No seu Comentário do Novo Testamento: 1 e 2 Timóteo/Tito (Grand Rapids: SLC, 1979) William Hendricksen escreveu a propósito de Tito 2:13:
“Ora, a realização da esperança bem-aventurada é «a aparição da glória». Note-se as duas aparições. Havia ocorrido uma (veja-se comentário sobre o v. 11; cf. 2 Ti 1:10). Haverá outra (veja-se C.N.T. sobre 2 Tes 2:8; cf. 1 Ti 6:14; 2 Ti 4:1,8). Será a aparição de ... bom, quem? Através da história da interpretação essa pergunta tem dividido gramáticos e comentaristas. Esperamos a aparição em glória de uma pessoa ou de duas pessoas?
Os que favorecem o ponto de vista de uma pessoa, apoiam a tradução:
“de nosso grande Deus e Salvador Cristo Jesus” (outro texto tem “Jesus Cristo”, mas isso não tem importância em relação com o ponto em discussão). Ora, se esse ponto de vista for o correto, os que aceitam a infalibilidade das Escrituras têm com esta passagem um texto de prova adicional para a deidade de Cristo; e mesmo os que não aceitam a infalibilidade da Escritura, mas aceitam a tradução quanto a uma pessoa, têm de admitir que o autor das pastorais pelo menos (embora eles creiam que erradamente) sustentava que Jesus era um em essência com Deus o Pai. A tradução unipessoal a favorecem [ARC, ARA e a generalidade das versões em português, protestantes ou católicas], e vários comentaristas: Van Oosterzee, Bouma, Lenski, Gealy, Simpson, etc. O grande gramático do Novo Testamento A.T. Robertson faz uma poderosa defesa deste ponto de vista a partir do lado gramatical, baseando os seus argumentos na regra de Granville Sharp.
Entre outros, João Calvino não queria escolher entre a tradução unipessoal e a bipessoal.
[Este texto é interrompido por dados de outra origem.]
### src/rtl/sd_dat_reader.sv
// SD-card DAT-line receiver for single- and multi-block reads.
// Samples the card clock level from sdcmd_ctrl as a data strobe. Each received
// byte is streamed out with its address. The per-line CRC16 and the end bit
// are checked for every block.
// Handshake: start/stop are single-cycle requests. start is honoured only when
// the block is idle. stop wins over start. outen qualifies outbyte/outaddr/outblk
// for one cycle, and there is no back-pressure.
module sd_dat_reader #(
    parameter int          DAT_WIDTH = 1,
    parameter int unsigned TIMEOUT   = 1000000
) (
    input  logic                 clk,
    input  logic                 rstn,
    input  logic                 sdclk,
    input  logic [DAT_WIDTH-1:0] sddat,
    input  logic                 start,
    input  logic [15:0]          nblocks,
    input  logic                 stop,
    output logic                 busy,
    output logic                 outen,
    output logic [7:0]           outbyte,
    output logic [8:0]           outaddr,
    output logic [15:0]          outblk,
    output logic                 blk_done,
    output logic                 blk_crc_ok,
    output logic                 crc_err,
    output logic                 done,
    output logic                 timeout
);

    if (!(DAT_WIDTH == 1 || DAT_WIDTH == 4)) begin : g_bad_width
        $error("sd_dat_reader: DAT_WIDTH must be 1 or 4");
    end

    // Number of DAT samples in one 512-byte payload, and how bytes map onto them
    localparam logic [11:0] DATA_LAST  = 12'(4096 / DAT_WIDTH - 1);
    localparam logic [11:0] BYTE_MASK  = (DAT_WIDTH == 4) ? 12'd1 : 12'd7;
    localparam int          ADDR_SHIFT = (DAT_WIDTH == 4) ? 1 : 3;

    typedef enum logic [2:0] {S_IDLE, S_WAIT, S_DATA, S_CRC, S_ENDB} state_t;

    state_t      state;
    logic        sdclk_l;
    logic [15:0] nblk_q;
    logic [31:0] ecnt;
    logic [11:0] bcnt;
    logic [7:0]  shreg;
    logic [15:0] crc_calc [DAT_WIDTH];
    logic [15:0] crc_rx   [DAT_WIDTH];

    logic        sample;
    logic        start_bit;
    logic        byte_done;
    logic        last_blk;
    logic        end_ok;
    logic        crc_match;
    logic [7:0]  byte_next;
    logic [31:0] ecnt_next;

    // Serial CRC16-CCITT step (x^16 + x^12 + x^5 + 1) for one data bit
    function automatic logic [15:0] crc16_step(input logic [15:0] c, input logic b);
        logic fb;
        fb = c[15] ^ b;
        return {c[14:0], 1'b0} ^ (fb ? 16'h1021 : 16'h0000);
    endfunction

    assign sample    = sdclk & ~sdclk_l;
    assign start_bit = (sddat == '0);
    assign byte_done = ((bcnt & BYTE_MASK) == BYTE_MASK);
    assign last_blk  = (outblk == nblk_q - 16'd1);
    assign end_ok    = &sddat;
    assign byte_next = 8'({shreg, sddat});
    assign ecnt_next = ecnt + 32'd1;

    // All lines must agree between the locally computed and the received CRC
    always_comb begin
        crc_match = 1'b1;
        for (int i = 0; i < DAT_WIDTH; i++) begin
            if (crc_calc[i] != crc_rx[i]) crc_match = 1'b0;
        end
    end

    // Previous card-clock level for rising-edge detection
    always_ff @(posedge clk or negedge rstn) begin
        if (!rstn) sdclk_l <= 1'b0;
        else       sdclk_l <= sdclk;
    end

    // Receive FSM: start-bit hunt, payload, CRC, end bit, repeated per block
    always_ff @(posedge clk or negedge rstn) begin
        if (!rstn) begin
            state      <= S_IDLE;
            nblk_q     <= '0;
            ecnt       <= '0;
            bcnt       <= '0;
            shreg      <= '0;
            busy       <= 1'b0;
            outen      <= 1'b0;
            outbyte    <= '0;
            outaddr    <= '0;
            outblk     <= '0;
            blk_done   <= 1'b0;
            blk_crc_ok <= 1'b0;
            crc_err    <= 1'b0;
            done       <= 1'b0;
            timeout    <= 1'b0;
            for (int i = 0; i < DAT_WIDTH; i++) begin
                crc_calc[i] <= '0;
                crc_rx[i]   <= '0;
            end
        end else begin
            outen    <= 1'b0;
            blk_done <= 1'b0;
            done     <= 1'b0;
            timeout  <= 1'b0;
            if (stop) begin
                state <= S_IDLE;
                busy  <= 1'b0;
            end else begin
                case (state)
                    S_IDLE: begin
                        if (start) begin
                            nblk_q  <= (nblocks == 16'd0) ? 16'd1 : nblocks;
                            outblk  <= '0;
                            crc_err <= 1'b0;
                            ecnt    <= '0;
                            busy    <= 1'b1;
                            state   <= S_WAIT;
                        end
                    end
                    S_WAIT: begin
                        if (sample) begin
                            if (start_bit) begin
                                bcnt  <= '0;
                                state <= S_DATA;
                                for (int i = 0; i < DAT_WIDTH; i++) begin
                                    crc_calc[i] <= '0;
                                    crc_rx[i]   <= '0;
                                end
                            end else begin
                                ecnt <= ecnt_next;
                                if (ecnt_next >= TIMEOUT) begin
                                    timeout <= 1'b1;
                                    busy    <= 1'b0;
                                    state   <= S_IDLE;
                                end
                            end
                        end
                    end
                    S_DATA: begin
                        if (sample) begin
                            for (int i = 0; i < DAT_WIDTH; i++) begin
                                crc_calc[i] <= crc16_step(crc_calc[i], sddat[i]);
                            end
                            shreg <= byte_next;
                            if (byte_done) begin
                                outen   <= 1'b1;
                                outbyte <= byte_next;
                                outaddr <= 9'(bcnt >> ADDR_SHIFT);
                            end
                            if (bcnt == DATA_LAST) begin
                                bcnt  <= '0;
                                state <= S_CRC;
                            end else begin
                                bcnt <= bcnt + 12'd1;
                            end
                        end
                    end
                    S_CRC: begin
                        if (sample) begin
                            for (int i = 0; i < DAT_WIDTH; i++) begin
                                crc_rx[i] <= {crc_rx[i][14:0], sddat[i]};
                            end
                            if (bcnt == 12'd15) begin
                                bcnt  <= '0;
                                state <= S_ENDB;
                            end else begin
                                bcnt <= bcnt + 12'd1;
                            end
                        end
                    end
                    S_ENDB: begin
                        if (sample) begin
                            blk_done   <= 1'b1;
                            blk_crc_ok <= crc_match & end_ok;
                            if (!(crc_match && end_ok)) crc_err <= 1'b1;
                            if (last_blk) begin
                                done  <= 1'b1;
                                busy  <= 1'b0;
                                state <= S_IDLE;
                            end else begin
                                outblk <= outblk + 16'd1;
                                ecnt   <= '0;
                                state  <= S_WAIT;
                            end
                        end
                    end
                    default: state <= S_IDLE;
                endcase
            end
        end
    end

endmodule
No entanto, enfatizava que em qualquer dos dois casos, o propósito da passagem é afirmar que quando Cristo se manifestar, se revelará n`Ele a grandeza da glória divina (cf. Lc 9:26); e que, por conseguinte, a passagem de nenhuma maneira apoia os arianos na sua intenção de demonstrar que o Filho é menos divino que o Pai.
A teoria bipessoal a representa com pequenas variantes diversas versões inglesas: Wycliff, Tyndale, Cranmer, A.V., A.R.V., Moffatt e R.S.V. (margem). Foi apoiada por uma longa lista de comentaristas (entre os quais encontram-se Wette, Huther, White [em The Expositor’s Bible], E.F. Scott, etc.) e especialmente pelo gramático G.B. Winer.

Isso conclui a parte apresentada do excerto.